I am having trouble solving this. Any tips of how to get this proof started would be greatly appreciated.
Let $n$ be a number in $\mathbb{N}$. Prove that if $n$ divides $(n-1)!$ then n is composite.
I am having trouble solving this. Any tips of how to get this proof started would be greatly appreciated.
Let $n$ be a number in $\mathbb{N}$. Prove that if $n$ divides $(n-1)!$ then n is composite.
I suggest using Euclid's Lemma, which states "If $p$ is prime and $p$ divides $ab$, then $p$ divides $a$ or $p$ divides $b$." Suppose you knew $n$ divides $(n-1)!$ but $n$ were prime. Can you reach a contradiction using Euclid's Lemma?
I'll leave the rest to you (since this looks like homework), but please do ask for further clarification if you need it.

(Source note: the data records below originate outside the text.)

$ cat src/rtl/sevenseg_bus_decoder.sv
// Passive reader for a multiplexed active-low seven-segment bus: waits for a steady
// single-anode phase, decodes the segments back to hex and keeps one value per digit.
module sevenseg_bus_decoder #(
    parameter int STABLE_CYCLES = 4,
    parameter int NDIG          = 4
) (
    input  logic                clk,
    input  logic                rst,
    input  logic [6:0]          seg,
    input  logic [NDIG-1:0]     an,
    input  logic                clr_err,
    output logic [4*NDIG-1:0]   digits,
    output logic [NDIG-1:0]     digit_valid,
    output logic                frame_done,
    output logic                err
);

    typedef enum logic [1:0] {S_WAIT, S_ARM, S_HOLD} state_t;

    localparam logic [7:0] STABLE_W = 8'(STABLE_CYCLES);

    state_t              state_q, state_d;
    logic [6:0]          seg_q;
    logic [NDIG-1:0]     an_q;
    logic [7:0]          cnt_q, cnt_d;
    logic [4*NDIG-1:0]   digits_q, digits_d;
    logic [NDIG-1:0]     valid_q, valid_d;
    logic [NDIG-1:0]     seen_q, seen_d;
    logic                fd_q, fd_d;
    logic                err_q, err_d;

    logic                chg;
    logic                cap_edge;
    logic [NDIG-1:0]     an_low;
    logic                blank;
    logic                one_hot;
    logic [4:0]          dec;
    logic [NDIG-1:0]     dig_upd;

    // Returns {legal, value} for an active-high g..a segment pattern.
    function automatic logic [4:0] decode(input logic [6:0] p);
        case (p)
            7'b0111111: decode = 5'h10;
            7'b0000110: decode = 5'h11;
            7'b1011011: decode = 5'h12;
            7'b1001111: decode = 5'h13;
            7'b1100110: decode = 5'h14;
            7'b1101101: decode = 5'h15;
            7'b1111101: decode = 5'h16;
            7'b0000111: decode = 5'h17;
            7'b1111111: decode = 5'h18;
            7'b1101111: decode = 5'h19;
            7'b1110111: decode = 5'h1A;
            7'b1111100: decode = 5'h1B;
            7'b0111001: decode = 5'h1C;
            7'b1011110: decode = 5'h1D;
            7'b1111001: decode = 5'h1E;
            7'b1110001: decode = 5'h1F;
            default:    decode = 5'h00;
        endcase
    endfunction

    // The incoming sample is compared with the held one, so the capture lands on
    // the (STABLE_CYCLES+1)th edge counting the edge that registers the new bus.
    assign chg      = {seg, an} != {seg_q, an_q};
    assign cap_edge = !chg && (cnt_q == STABLE_W - 8'd1);
    assign an_low   = ~an_q;
    assign blank    = (an_low == '0);
    assign one_hot  = !blank && ((an_low & (an_low - 1'b1)) == '0);
    assign dec      = decode(~seg_q);

    for (genvar gi = 0; gi < NDIG; gi++) begin : g_upd
        assign dig_upd[gi] = one_hot && an_low[gi];
    end

    always_comb begin
        cnt_d = cnt_q;
        if (chg)
            cnt_d = 8'd0;
        else if (cnt_q < STABLE_W)
            cnt_d = cnt_q + 8'd1;
    end

    always_comb begin
        state_d  = state_q;
        digits_d = digits_q;
        valid_d  = valid_q;
        seen_d   = seen_q;
        fd_d     = 1'b0;
        err_d    = err_q & ~clr_err;
        case (state_q)
            S_WAIT: if (chg) state_d = S_ARM;
            S_ARM: begin
                if (cap_edge) begin
                    if (blank) begin
                        state_d = S_WAIT;
                    end else begin
                        state_d = S_HOLD;
                        if (!one_hot)
                            err_d = 1'b1;
                        for (int i = 0; i < NDIG; i++) begin
                            if (dig_upd[i]) begin
                                seen_d[i] = 1'b1;
                                if (dec[4]) begin
                                    digits_d[4*i +: 4] = dec[3:0];
                                    valid_d[i]         = 1'b1;
                                end else begin
                                    valid_d[i] = 1'b0;
                                    err_d      = 1'b1;
                                end
                            end
                        end
                    end
                end
            end
            S_HOLD: if (chg) state_d = S_ARM;
            default: state_d = S_WAIT;
        endcase
        if (&seen_d) begin
            fd_d   = 1'b1;
            seen_d = '0;
        end
    end

    always_ff @(posedge clk or posedge rst) begin
        if (rst) begin
            state_q  <= S_WAIT;
            seg_q    <= '1;
            an_q     <= '1;
            cnt_q    <= 8'd0;
            digits_q <= '0;
            valid_q  <= '0;
            seen_q   <= '0;
            fd_q     <= 1'b0;
            err_q    <= 1'b0;
        end else begin
            state_q  <= state_d;
            seg_q    <= seg;
            an_q     <= an;
            cnt_q    <= cnt_d;
            digits_q <= digits_d;
            valid_q  <= valid_d;
            seen_q   <= seen_d;
            fd_q     <= fd_d;
            err_q    <= err_d;
        end
    end

    assign digits      = digits_q;
    assign digit_valid = valid_q;
    assign frame_done  = fd_q;
    assign err         = err_q;

endmodule

$ cat config.mk
export PLATFORM = sky130hd
export DESIGN_NAME = sevenseg_bus_decoder
export DESIGN_NICKNAME = d
export VERILOG_FILES = /design/src/rtl/sevenseg_bus_decoder.sv
export SDC_FILE = /design/constraint.sdc
export NUM_CORES = 1
export LEC_CHECK = 0
export CORE_ASPECT_RATIO = 0.9
export CORE_MARGIN = 2
export CORE_UTILIZATION = 45
export CTS_BUF_LIST = sky130_fd_sc_hd__clkbuf_4 sky130_fd_sc_hd__clkbuf_8
export DETAILED_ROUTE_END_ITERATION = 10
export MAX_ROUTING_LAYER = met4
export PLACE_DENSITY_LB_ADDON = 0.3
export SYNTH_ARGS = -nofsm -noshare
export SYNTH_HDL_FRONTEND = slang
export SYNTH_SLANG_ARGS = --single-unit
$ cat constraint.sdc
create_clock -name clk -period 3.07 [get_ports clk]
set_input_delay 0.614 -clock clk [delete_from_list [all_inputs] [get_ports clk]]
set_output_delay 0.614 -clock clk [all_outputs]
set_load 0.03 [all_outputs]
==> metrics.cfg <==
[run_status]
status=complete, no violations

[yosys]
syn_avg_cell_area_um2=11.8
ys_types=56
ys_seq_area_share_pct=48.9
synthCells=206
async_reset_ff_share_pct=100
netlist_area_um2=2430
ys_warn_count=0
synth_edf_count=0
synthFlopType=dfrtp_1
synth_nets=221
ys_seq_elements=47

[global_routing]
track_usage_pct=18.3
grt_first_pass_wirelength_um=7960
grt_max_degree=23
grt_remaining_overflow=0
antenna_found_initial=0
grt_pass1_vias=1606

[route]
drtAntennaViolNets=0
wl_um=4830
wl_per_cell_um=15.5
drcViolationCount=0
via_per_inst=5.44
num_vias=1693
drtPass1Iterations=4
drtIter0Drc=105

[power]
powerDensity_nw_per_um2=393
p_leak_nw=1.25
max-vdd-ir-drop_v=0.000250

[sta]
tightest_slew_ns=0.770
slew_viol_final=0
slew_headroom_pct=48.0
fin_tns_setup_ns=0
post-route-min-period_ns=2.52
max_freq_mhz=397
hold_viol=0
fin_skew_ns=0.0108
setup_violations=0
rsz0062_at_grt=no
worst_slack_ns=0.550
finalCritPeriodShare_pct=82.1

[critical_path]
max_stage_delay_ns=0.61
startpoint_type=input port
cp_max_fo=7
startpoint=seg[2]
crit_path_cell_trace=clkdlybuf4s50_1, xnor2_4, nand4_4, or4_4, a21oi_4, mux2_4
crit_arrival_ns=2.72
cp_top_family=simple AND/OR/NAND/NOR gates
critical_path_class=input port to flip-flop
end_kind=flip-flop
slowest_stage=or4_4
cp.required_ns=3.27
cp.buffers_inverters=1
reg2reg_from=seg_q[3]

[place]
gp_congestion=0.756
port_buffers=35
place_ws_ns=0.216
place_hpwl_um=3400

[clock_tree]
root_buffer=clkbuf_8
clock_sinks=47
cts_tree=built
hold_buffers=0
cts_setup_buffers=0
cts_resized=0
path_clk_slew_ns=0.09
numCtsBuffers=5
clock_latency_ns=0.31
htreeDepth=2
clockBufferDepth=2

[floorplanning]
io_pins=36
core.rowCount=25
core_area_um2=5220
dieArea_um2=6020
dieHeight_um=73.8
die_w_um=81.5
initial_core_util_pct=46.6

[layout]
num-nets-final=258
syn2layout_area_growth_pct=21.0
fillers=460
drive_gt1_share_pct=23.0
diodes=0

[hold_path]
hp-start=err
hold_class=flip-flop to flip-flop

[job]
drv_cap=0

cell type report:
type                       instances  area [µm²]  share of cell area, %
tap                               67        83.8                   2.85
multi-input combinational        144        1170                   39.8
sequential                        47        1190                   40.4
inverter                           6        22.5                  0.764
clock buffer                       5        68.8                   2.34
clock inverter                     3        27.5                  0.934
timing repair buffer              39         380                   12.9
cell families (layout without fill, tap and decap cells):
logic type	count (synthesis)	after routing	share of synthesized area [%]
XOR/XNOR	15	15	6.48
AND/OR/NAND/NOR	74	74	22.7
adder cells (fa/ha/maj)	1	1	0.514
AO/OA/AOI/OAI	41	41	12.1
multiplexers	13	13	6.42
buffers and inverters	15	53	2.93
flip-flops	47	47	48.9
Yosys cell counts (3+ instances only):
cell type / count / area (µm²)
nor2b_1: 5 / 31.3
xnor2_1: 11 / 96.3
nor4_4: 4 / 85.1
mux2_4: 3 / 45.0
a21oi_1: 11 / 55.1
dfstp_2: 11 / 289
inv_1: 6 / 22.5
and2_1: 5 / 31.3
nand3_1: 3 / 15.0
buf_2: 6 / 30.0
mux2_2: 9 / 101
o21ai_0: 6 / 30.0
dfrtp_1: 36 / 901
nand2b_1: 3 / 18.8
and4b_1: 3 / 30.0
o22a_1: 4 / 35.0
nand4_1: 6 / 37.5
nor3b_1: 4 / 30.0
nand2_1: 10 / 37.5
nor2_1: 12 / 45.0
path summary, 6_finish.rpt:
kind | endpoint | cells after the start | slack [ns]
worst min-delay path | err | 2 | 0.51
worst min register to register | err | 2 | 0.51
worst max register to register | digits[1] | 5 | 0.68
min in group asynchronous | seen_q[2] | 2 | 0.55
max in group asynchronous | seg_q[1] | 3 | 1.88
worst max-delay path | digits[1] | 6 | 0.55
per-layer routing:
| layer | routed length [µm] | share of wire, % | GRT usage, % | up-vias |
|---|---|---|---|---|
| li1 | - | - | - | 828 |
| met1 | 2360 | 49 | 25.0 | 817 |
| met2 | 2180 | 45 | 27.0 | 40 |
| met3 | 221 | 4.6 | 3.81 | 8 |
| met4 | 70 | 1.4 | 6.78 | 0 |
| met5 | 0 | 0 | - | - |
layout by cell type (no fill, tap or decap), types with 2 or more instances in the layout:
| master | n |
|---|---|
| nand3_1 | 3 |
| mux2_2 | 9 |
| nand4b_1 | 2 |
| nand4_4 | 2 |
| a22oi_1 | 2 |
| o21ai_2 | 2 |
| nor4_4 | 4 |
| nor2_1 | 12 |
| dfstp_2 | 11 |
| and4b_1 | 3 |
| nor4b_1 | 2 |
| a21oi_1 | 11 |
| inv_1 | 5 |
| o22a_1 | 4 |
| nor3b_1 | 4 |
| nor3_1 | 2 |
| o21ai_0 | 6 |
| and2_1 | 5 |
| and4bb_2 | 2 |
| nand2b_1 | 3 |
| a21bo_2 | 2 |
| nand4_1 | 6 |
| o22ai_1 | 2 |
| xnor2_1 | 11 |
| dfrtp_1 | 36 |
| clkbuf_8 | 5 |
| nor2b_1 | 5 |
| mux2_4 | 3 |
| nand2_1 | 10 |
| xor2_1 | 2 |
| buf_4 | 4 |
| or3_1 | 2 |
| clkdlybuf4s50_1 | 35 |
power by group:
group / leakage (nW) / internal [mW] / switching [mW] / total [mW]
registers: 0.588 / 0.633 / 0.0231 / 0.656
logic: 0.614 / 0.0477 / 0.0513 / 0.0990
clock network: 0.0467 / 0.169 / 0.233 / 0.402
total: 1.25 / 0.850 / 0.307 / 1.16
sequential cells by signal, summed over array words and instances (netlist names):
name	count
seen_q	4
an_q	4
err	1
digits	16
digit_valid	4
seg_q	7
frame_done	1
cnt_q	8
state_q	2
through the flow:
step	std cells	utilization (%)	area, µm²	total power, mW	hold WS (ns)
after floorplan	206	-	2430	0.732	0.481
after global routing	311	56.4	2950	1.21	0.526
after detailed placement	303	54.6	2850	0.767	0.480
after global placement	303	54.6	2850	0.766	0.484
final	311	56.4	2950	1.16	0.512
after CTS	311	56.4	2950	1.17	0.510
worst min-delay path, stage by stage, from the launching register on:
cell and delay (ns):
dfrtp_1 0.37, nand2b_1 0.06, o31ai_1 0.06
No activity file was read; power rests on OpenSTA's default activity.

If you agree to use Wilson's theorem, the problem is a one-liner. Because, if p is a prime, then p divides (p-1)!+1 : that's what the theorem says.Its proof essentially uses the concept of residues and can be found in any standard text on Number Theory. Now your problem is trivial, since the assumption that n is a prime leads to the dual result: n|(n-1)! and n|(n-1)!+1 => n|1=>n=1, a contradiction, since 1 is not a prime. However, the proof Hans Parshall gives using Euclid's lemma is still the most basic and better.